Engineering novel stress-resilient microalgae strains as improved platform strains for industrial biotechnology

Microalgae have potential as photosynthetic cell factories for the production of chemicals and metabolites that can be used for industrial applications or as platform strains for the production of recombinant proteins. To harness the full potential of microalgae for industrial biotechnology, strains need to be resilient to withstand the stresses of mass cultivation and avoid an expensive 'culture crash', and need to be able to tolerate the expression of potentially toxic recombinant proteins. This project aims to improve our understanding of the processes by which microalgae can be engineered to gain increased stress tolerance. We have previously identified potential genetic targets of stress response in the model algal species Chlamydomonas reinhardtii. This project will examine the function of these genes in more detail by genetic and biochemical analysis and then will use the best targets to generate stress resilient microalgae strains by genetic engineering. The improved characteristics of these strains will be tested by performing pilot-scale cultivation and production of downstream products.
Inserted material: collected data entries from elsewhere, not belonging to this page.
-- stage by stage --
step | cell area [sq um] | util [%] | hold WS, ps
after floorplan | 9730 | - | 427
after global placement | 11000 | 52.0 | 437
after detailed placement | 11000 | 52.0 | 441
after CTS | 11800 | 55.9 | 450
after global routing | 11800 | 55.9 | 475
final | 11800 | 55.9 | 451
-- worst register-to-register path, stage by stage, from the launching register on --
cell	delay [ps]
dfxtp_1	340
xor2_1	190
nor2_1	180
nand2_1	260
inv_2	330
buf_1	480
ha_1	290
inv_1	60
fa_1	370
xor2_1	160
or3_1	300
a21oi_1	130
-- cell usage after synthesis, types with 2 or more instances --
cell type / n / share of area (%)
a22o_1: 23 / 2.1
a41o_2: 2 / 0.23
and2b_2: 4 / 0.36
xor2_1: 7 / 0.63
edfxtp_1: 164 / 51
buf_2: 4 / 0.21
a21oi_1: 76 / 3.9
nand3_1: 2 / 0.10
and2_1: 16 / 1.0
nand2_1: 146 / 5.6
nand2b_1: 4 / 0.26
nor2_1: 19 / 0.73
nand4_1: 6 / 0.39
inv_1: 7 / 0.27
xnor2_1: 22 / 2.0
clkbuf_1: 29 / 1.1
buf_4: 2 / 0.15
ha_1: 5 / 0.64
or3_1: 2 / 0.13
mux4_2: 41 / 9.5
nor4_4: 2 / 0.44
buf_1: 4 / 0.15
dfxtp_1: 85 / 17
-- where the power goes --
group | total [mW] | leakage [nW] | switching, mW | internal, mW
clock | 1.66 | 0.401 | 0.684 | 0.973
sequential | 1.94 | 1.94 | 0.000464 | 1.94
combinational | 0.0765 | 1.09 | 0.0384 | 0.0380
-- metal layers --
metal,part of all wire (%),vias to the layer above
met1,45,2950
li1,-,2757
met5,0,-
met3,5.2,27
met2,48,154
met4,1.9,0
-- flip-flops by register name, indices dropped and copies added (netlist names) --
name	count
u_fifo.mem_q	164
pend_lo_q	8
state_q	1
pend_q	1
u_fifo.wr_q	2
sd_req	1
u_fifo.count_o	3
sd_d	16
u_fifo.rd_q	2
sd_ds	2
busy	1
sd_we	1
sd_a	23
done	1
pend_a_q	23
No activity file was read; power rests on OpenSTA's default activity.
<file path="config.mk">
export PLATFORM = sky130hd
export DESIGN_NAME = prog_loader
export DESIGN_NICKNAME = d
export VERILOG_FILES = /design/src/rtl/prog_loader.sv
export SDC_FILE = /design/constraint.sdc
export NUM_CORES = 1
export LEC_CHECK = 0
export ABC_AREA = 1
export BUFFER_PORTS_ARGS = -buffer_cell sky130_fd_sc_hd__buf_2
export CAP_MARGIN = 5
export CORE_UTILIZATION = 30
export CTS_BUF_LIST = sky130_fd_sc_hd__clkbuf_16
export DETAILED_ROUTE_END_ITERATION = 16
export PLACE_DENSITY = 0.45
export SLEW_MARGIN = 10
export SYNTH_ARGS = -nofsm -noshare
export SYNTH_HDL_FRONTEND = slang
export SYNTH_SLANG_ARGS = --single-unit
</file>
<file path="constraint.sdc">
create_clock -name clk -period 4.4 [get_ports clk]
set_input_delay 0 -clock clk [delete_from_list [all_inputs] [get_ports clk]]
set_output_delay 0 -clock clk [all_outputs]
set_load 0.02 [all_outputs]
</file>
<file path="src/rtl/prog_loader.sv">
// Boot-time program loader: turns a length-prefixed little-endian byte stream into RAM word writes.
// Optional trailer checksum check is enabled by defining PROG_LOADER_CHECKSUM_EN.
module prog_loader #(
    parameter logic [31:0] BASE_ADDR = 32'h8000_0000,
    parameter int          MEM_SIZE  = 4096
) (
    input  logic        clk,
    input  logic        rst,
    input  logic        in_valid,
    input  logic [7:0]  in_data,
    output logic        in_ready,
    output logic [31:0] mem_addr,
    output logic        mem_we,
    output logic [31:0] mem_wd,
    output logic [31:0] words_loaded,
    output logic        done,
    output logic        err,
    output logic [2:0]  o_dbg_state
);

    localparam logic [31:0] MAX_WORDS = 32'(MEM_SIZE / 4);

    typedef enum logic [2:0] {
        S_LEN   = 3'd0,
        S_DATA  = 3'd1,
        S_WRITE = 3'd2,
        S_DONE  = 3'd4,
        S_ERR   = 3'd5
`ifdef PROG_LOADER_CHECKSUM_EN
        , S_CHK = 3'd3
`endif
    } state_t;

    state_t      r_state;
    state_t      r_state_next;
    logic [1:0]  r_cnt;
    logic [31:0] r_shift;
    logic [31:0] r_len;
    logic [31:0] r_idx;
    logic [31:0] r_mem_addr;
    logic [31:0] r_mem_wd;
    logic        w_ready_st;
    logic        w_xfer;
    logic        w_byte_last;
    logic [31:0] w_word_next;
    logic        w_last_word;
`ifdef PROG_LOADER_CHECKSUM_EN
    logic [31:0] r_sum;
`endif

    // Valid/ready: a byte moves on a rising edge with in_valid & in_ready both high;
    // in_ready depends only on state (and is forced low while rst is held).
`ifdef PROG_LOADER_CHECKSUM_EN
    assign w_ready_st = (r_state == S_LEN) || (r_state == S_DATA) || (r_state == S_CHK);
`else
    assign w_ready_st = (r_state == S_LEN) || (r_state == S_DATA);
`endif
    assign in_ready    = w_ready_st & ~rst;
    assign w_xfer      = in_valid & w_ready_st;
    assign w_byte_last = (r_cnt == 2'd3);
    assign w_word_next = {in_data, r_shift[31:8]};
    assign w_last_word = ((r_idx + 32'd1) == r_len);

    assign mem_addr     = r_mem_addr;
    assign mem_wd       = r_mem_wd;
    assign words_loaded = r_idx;
    assign o_dbg_state  = r_state;

    always_ff @(posedge clk or posedge rst) begin
        if (rst) begin
            r_state <= S_LEN;
        end else begin
            r_state <= r_state_next;
        end
    end

    always_comb begin
        r_state_next = r_state;
        mem_we       = 1'b0;
        done         = 1'b0;
        err          = 1'b0;
        case (r_state)
            S_LEN: begin
                if (w_xfer && w_byte_last) begin
                    if (w_word_next == 32'd0) begin
`ifdef PROG_LOADER_CHECKSUM_EN
                        r_state_next = S_CHK;
`else
                        r_state_next = S_DONE;
`endif
                    end else if (w_word_next > MAX_WORDS) begin
                        r_state_next = S_ERR;
                    end else begin
                        r_state_next = S_DATA;
                    end
                end
            end
            S_DATA: begin
                if (w_xfer && w_byte_last) begin
                    r_state_next = S_WRITE;
                end
            end
            S_WRITE: begin
                mem_we = 1'b1;
                if (w_last_word) begin
`ifdef PROG_LOADER_CHECKSUM_EN
                    r_state_next = S_CHK;
`else
                    r_state_next = S_DONE;
`endif
                end else begin
                    r_state_next = S_DATA;
                end
            end
`ifdef PROG_LOADER_CHECKSUM_EN
            S_CHK: begin
                if (w_xfer && w_byte_last) begin
                    r_state_next = (w_word_next == r_sum) ? S_DONE : S_ERR;
                end
            end
`endif
            S_DONE: done = 1'b1;
            S_ERR:  err  = 1'b1;
            default: r_state_next = S_ERR;
        endcase
    end

    // Address and data are captured with the word's last byte so they are stable for the whole write cycle.
    always_ff @(posedge clk or posedge rst) begin
        if (rst) begin
            r_cnt      <= 2'd0;
            r_shift    <= 32'd0;
            r_len      <= 32'd0;
            r_idx      <= 32'd0;
            r_mem_addr <= 32'd0;
            r_mem_wd   <= 32'd0;
`ifdef PROG_LOADER_CHECKSUM_EN
            r_sum      <= 32'd0;
`endif
        end else begin
            if (w_xfer) begin
                r_shift <= w_word_next;
                r_cnt   <= r_cnt + 2'd1;
                if (w_byte_last && (r_state == S_LEN)) begin
                    r_len <= w_word_next;
                end
                if (w_byte_last && (r_state == S_DATA)) begin
                    r_mem_addr <= BASE_ADDR + {r_idx[29:0], 2'b00};
                    r_mem_wd   <= w_word_next;
                end
            end
            if (r_state == S_WRITE) begin
                r_idx <= r_idx + 32'd1;
`ifdef PROG_LOADER_CHECKSUM_EN
                r_sum <= r_sum + r_mem_wd;
`endif
            end
        end
    end

endmodule

</file>
$ cat src/rtl/pwm_pkg.sv
// Shared types and constants for the PWM capture block: FSM state encoding,
// counter width helper and the default saturate/timeout value.
package pwm_pkg;

  typedef enum logic [1:0] {
    IDLE,
    ACTIVE,
    INACTIVE
  } e_cap_state;

  // Counters need one extra bit so a full 2^TOTAL_BITS period fits.
  function automatic int cap_width(input int total_bits);
    return total_bits + 1;
  endfunction

  localparam int CAP_TOTAL_BITS = 8;
  localparam int CAP_SAT        = (1 << cap_width(CAP_TOTAL_BITS)) - 1;

endpackage

$ cat src/rtl/pwm_edge_sync.sv
// Input conditioning for pwm_capture: 2-FF synchronizer, optional 3-tap
// majority filter (PWM_CAPTURE_FILTER_EN) and registered active/inactive edge pulses.
module pwm_edge_sync #(
  parameter logic POL = 1'b1
) (
  input  logic iClk,
  input  logic iRst,
  input  logic iLine,
  output logic oActEdge,
  output logic oInactEdge
);

  logic sync1_q, sync2_q;
  logic level;
  logic prev_q, act_edge_q, inact_edge_q;

  always_ff @(posedge iClk or posedge iRst) begin
    if (iRst) begin
      sync1_q <= POL;
      sync2_q <= POL;
    end else begin
      sync1_q <= iLine;
      sync2_q <= sync1_q;
    end
  end

`ifdef PWM_CAPTURE_FILTER_EN
  logic tap1_q, tap2_q, filt_q;

  // A level must be seen on two of three consecutive samples to pass.
  always_ff @(posedge iClk or posedge iRst) begin
    if (iRst) begin
      tap1_q <= POL;
      tap2_q <= POL;
      filt_q <= POL;
    end else begin
      tap1_q <= sync2_q;
      tap2_q <= tap1_q;
      filt_q <= (sync2_q & tap1_q) | (sync2_q & tap2_q) | (tap1_q & tap2_q);
    end
  end

  assign level = filt_q;
`else
  assign level = sync2_q;
`endif

  always_ff @(posedge iClk or posedge iRst) begin
    if (iRst) begin
      prev_q       <= POL;
      act_edge_q   <= 1'b0;
      inact_edge_q <= 1'b0;
    end else begin
      prev_q       <= level;
      act_edge_q   <= (level != POL) && (prev_q == POL);
      inact_edge_q <= (level == POL) && (prev_q != POL);
    end
  end

  assign oActEdge   = act_edge_q;
  assign oInactEdge = inact_edge_q;

endmodule
**config.mk**
```make
export PLATFORM = sky130hd
export DESIGN_NAME = branch_update_sequencer_flat
export DESIGN_NICKNAME = d
export VERILOG_FILES = /design/src/rtl/branch_update_sequencer_if.sv /design/src/rtl/branch_update_sequencer.sv /design/src/flat_wrapper.sv
export SDC_FILE = /design/constraint.sdc
export NUM_CORES = 1
export LEC_CHECK = 0
export CORE_MARGIN = 8
export CORE_UTILIZATION = 29
export DETAILED_ROUTE_END_ITERATION = 7
export GPL_TIMING_DRIVEN = 1
export PLACE_DENSITY = 0.45
export SLEW_MARGIN = 10
export SYNTH_ARGS = -nofsm -noshare
export SYNTH_HDL_FRONTEND = slang
export SYNTH_SLANG_ARGS = --single-unit
```
**constraint.sdc**
```tcl
create_clock -name CLK -period 8.95 [get_ports CLK]
set_input_delay 0.895 -clock CLK [delete_from_list [all_inputs] [get_ports CLK]]
set_output_delay 0.895 -clock CLK [all_outputs]
set_load 0.02 [all_outputs]
```
## config.mk

```make
export PLATFORM = sky130hd
export DESIGN_NAME = memory_stage
export DESIGN_NICKNAME = d
export VERILOG_FILES = /design/src/rtl/klp32_pkg.sv /design/src/rtl/load_store_align.sv /design/src/rtl/memory_stage.sv
export SDC_FILE = /design/constraint.sdc
export NUM_CORES = 1
export LEC_CHECK = 0
export ABC_AREA = 1
export ABC_CLOCK_PERIOD_IN_PS = 2090
export CORE_ASPECT_RATIO = 0.7
export CORE_UTILIZATION = 38
export DETAILED_ROUTE_END_ITERATION = 10
export GPL_ROUTABILITY_DRIVEN = 0
export PLACE_DENSITY = 0.71
export SETUP_SLACK_MARGIN = 0.1
export SYNTH_ARGS = -nofsm -noshare
export SYNTH_HDL_FRONTEND = slang
export SYNTH_HIERARCHICAL = 1
export SYNTH_SLANG_ARGS = --single-unit
```

## constraint.sdc

```tcl
create_clock -name clk -period 2.09 [get_ports clk]
set_input_delay 0.418 -clock clk [delete_from_list [all_inputs] [get_ports clk]]
set_output_delay 0.418 -clock clk [all_outputs]
set_load 0.02 [all_outputs]
```
`src/rtl/pong_pkg.sv`:
```
// Pong datapath shared defaults and the ball-period helper.
// Optional feature macro: PONG_HISCORE_EN (high-score register).
package pong_pkg;

    localparam int unsigned TICKS_PER_SEC_DEF = 100_000_000;
    localparam int unsigned SERVE_SEC_DEF     = 5;
    localparam int unsigned LEVEL_SEC_DEF     = 20;
    localparam int unsigned HIT_W_DEF         = 8;
    localparam int unsigned LVL_W_DEF         = 4;
    localparam int unsigned MAX_LEVEL_DEF     = 9;
    localparam int unsigned BASE_DIV_DEF      = 1_000_000;
    localparam int unsigned DIV_STEP_DEF      = 100_000;
    localparam int unsigned MIN_DIV_DEF       = 2;

    // Signed math so a large level never wraps below the floor.
    function automatic longint ball_period(
        input longint lvl,
        input longint base,
        input longint step,
        input longint floor_v
    );
        longint p;
        p = base - lvl * step;
        if (p < floor_v) p = floor_v;
        return p;
    endfunction

endpackage

```
`src/rtl/pong_sec_timer.sv`:
```
// Enable-driven interval counter: saturating with a done flag (WRAP=0)
// or wrapping with a one-cycle wrap pulse (WRAP=1).
module pong_sec_timer
    import pong_pkg::*;
#(
    parameter longint unsigned LIMIT = 10,
    parameter bit              WRAP  = 1'b0
) (
    input  logic clk_i,
    input  logic rst_i,
    input  logic en_i,
    input  logic clr_i,
    output logic done_o,
    output logic wrap_o
);

    localparam int CW = $clog2(LIMIT + 1);

    logic [CW-1:0] cnt_q;
    logic [CW-1:0] cnt_d;

    generate
        if (WRAP) begin : g_wrap
            logic at_end;
            assign at_end = (cnt_q == CW'(LIMIT - 1));

            always_comb begin
                cnt_d = cnt_q;
                if (clr_i) begin
                    cnt_d = '0;
                end else if (en_i) begin
                    cnt_d = at_end ? '0 : cnt_q + CW'(1);
                end
            end

            assign wrap_o = en_i && !clr_i && at_end;
            assign done_o = 1'b0;
        end else begin : g_hold
            logic done_q;

            always_comb begin
                cnt_d = cnt_q;
                if (clr_i) begin
                    cnt_d = '0;
                end else if (en_i && (cnt_q != CW'(LIMIT))) begin
                    cnt_d = cnt_q + CW'(1);
                end
            end

            always_ff @(posedge clk_i) begin
                if (rst_i) begin
                    done_q <= 1'b0;
                end else begin
                    done_q <= (cnt_d == CW'(LIMIT));
                end
            end

            assign done_o = done_q;
            assign wrap_o = 1'b0;
        end
    endgenerate

    always_ff @(posedge clk_i) begin
        if (rst_i) begin
            cnt_q <= '0;
        end else begin
            cnt_q <= cnt_d;
        end
    end

endmodule

```
`src/rtl/pong_datapath.sv`:
```
// Pong game datapath: serve/level timers, level, ball tick, hit counter.
// Define PONG_HISCORE_EN to add the persistent high-score register.
module pong_datapath
    import pong_pkg::*;
#(
    parameter int unsigned TICKS_PER_SEC = TICKS_PER_SEC_DEF,
    parameter int unsigned SERVE_SEC     = SERVE_SEC_DEF,
    parameter int unsigned LEVEL_SEC     = LEVEL_SEC_DEF,
    parameter int unsigned HIT_W         = HIT_W_DEF,
    parameter int unsigned LVL_W         = LVL_W_DEF,
    parameter int unsigned MAX_LEVEL     = MAX_LEVEL_DEF,
    parameter int unsigned BASE_DIV      = BASE_DIV_DEF,
    parameter int unsigned DIV_STEP      = DIV_STEP_DEF,
    parameter int unsigned MIN_DIV       = MIN_DIV_DEF
) (
    input  logic             Clk,
    input  logic             Rst,
    input  logic             serve_en,
    input  logic             serve_rst,
    input  logic             level_en,
    input  logic             level_rst,
    input  logic             hit_ld,
    input  logic             hit_clr,
    input  logic             lvl_clr,
    output logic             serve_done,
    output logic             ball_tick,
    output logic [HIT_W-1:0] hit_cnt,
    output logic             hit_sat,
    output logic [LVL_W-1:0] lvl,
    output logic [HIT_W-1:0] hi_score
);

    localparam longint unsigned S_LIM =
        64'(SERVE_SEC) * 64'(TICKS_PER_SEC);
    localparam longint unsigned L_LIM =
        64'(LEVEL_SEC) * 64'(TICKS_PER_SEC);
    localparam int DIV_W = $clog2(BASE_DIV);

    logic             adv;
    logic             unused_serve_wrap;
    logic             unused_level_done;
    logic [DIV_W-1:0] div_q;
    logic [DIV_W-1:0] div_d;
    logic             tick_q;
    logic             tick_d;
    logic [LVL_W-1:0] lvl_q;
    logic [LVL_W-1:0] lvl_d;
    logic [HIT_W-1:0] hit_q;
    logic [HIT_W-1:0] hit_d;

    pong_sec_timer #(
        .LIMIT (S_LIM),
        .WRAP  (1'b0)
    ) u_serve (
        .clk_i  (Clk),
        .rst_i  (Rst),
        .en_i   (serve_en),
        .clr_i  (serve_rst),
        .done_o (serve_done),
        .wrap_o (unused_serve_wrap)
    );

    pong_sec_timer #(
        .LIMIT (L_LIM),
        .WRAP  (1'b1)
    ) u_level (
        .clk_i  (Clk),
        .rst_i  (Rst),
        .en_i   (level_en),
        .clr_i  (level_rst),
        .done_o (unused_level_done),
        .wrap_o (adv)
    );

    always_comb begin
        lvl_d = lvl_q;
        if (lvl_clr) begin
            lvl_d = '0;
        end else if (adv && (lvl_q < LVL_W'(MAX_LEVEL))) begin
            lvl_d = lvl_q + LVL_W'(1);
        end
    end

    // Tick is precomputed against next cycle's level so it stays registered.
    always_comb begin
        div_d  = tick_q ? '0 : div_q + DIV_W'(1);
        tick_d = longint'(div_d) >=
                 ball_period(longint'(lvl_d), longint'(BASE_DIV),
                             longint'(DIV_STEP), longint'(MIN_DIV)) - 1;
    end

    always_comb begin
        hit_d = hit_q;
        if (hit_clr) begin
            hit_d = '0;
        end else if (hit_ld && tick_q && !(&hit_q)) begin
            hit_d = hit_q + HIT_W'(1);
        end
    end

    always_ff @(posedge Clk) begin
        if (Rst) begin
            lvl_q  <= '0;
            div_q  <= '0;
            tick_q <= 1'b0;
            hit_q  <= '0;
        end else begin
            lvl_q  <= lvl_d;
            div_q  <= div_d;
            tick_q <= tick_d;
            hit_q  <= hit_d;
        end
    end

`ifdef PONG_HISCORE_EN
    logic [HIT_W-1:0] hi_q;

    always_ff @(posedge Clk) begin
        if (Rst) begin
            hi_q <= '0;
        end else if (hit_q > hi_q) begin
            hi_q <= hit_q;
        end
    end

    assign hi_score = hi_q;
`else
    assign hi_score = '0;
`endif

    assign ball_tick = tick_q;
    assign hit_cnt   = hit_q;
    assign hit_sat   = &hit_q;
    assign lvl       = lvl_q;

endmodule

```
The project will provide training in a variety of experimental techniques and disciplines including molecular cell biology, genetic engineering, and microalgal biotechnology, and fits within the Industrial Biotechnology and Bioenergy DTP theme. This project will therefore provide the student with a broad interdisciplinary training, giving them high level skills in a range of techniques needed to pursue a career in academic or industrial biotechnology research. This project will clearly fit the Forward Looking theme for UK Bioscience of Tackling Strategic Challenges by aiming to evaluate and develop bio-based processes and products in order to develop renewable resources.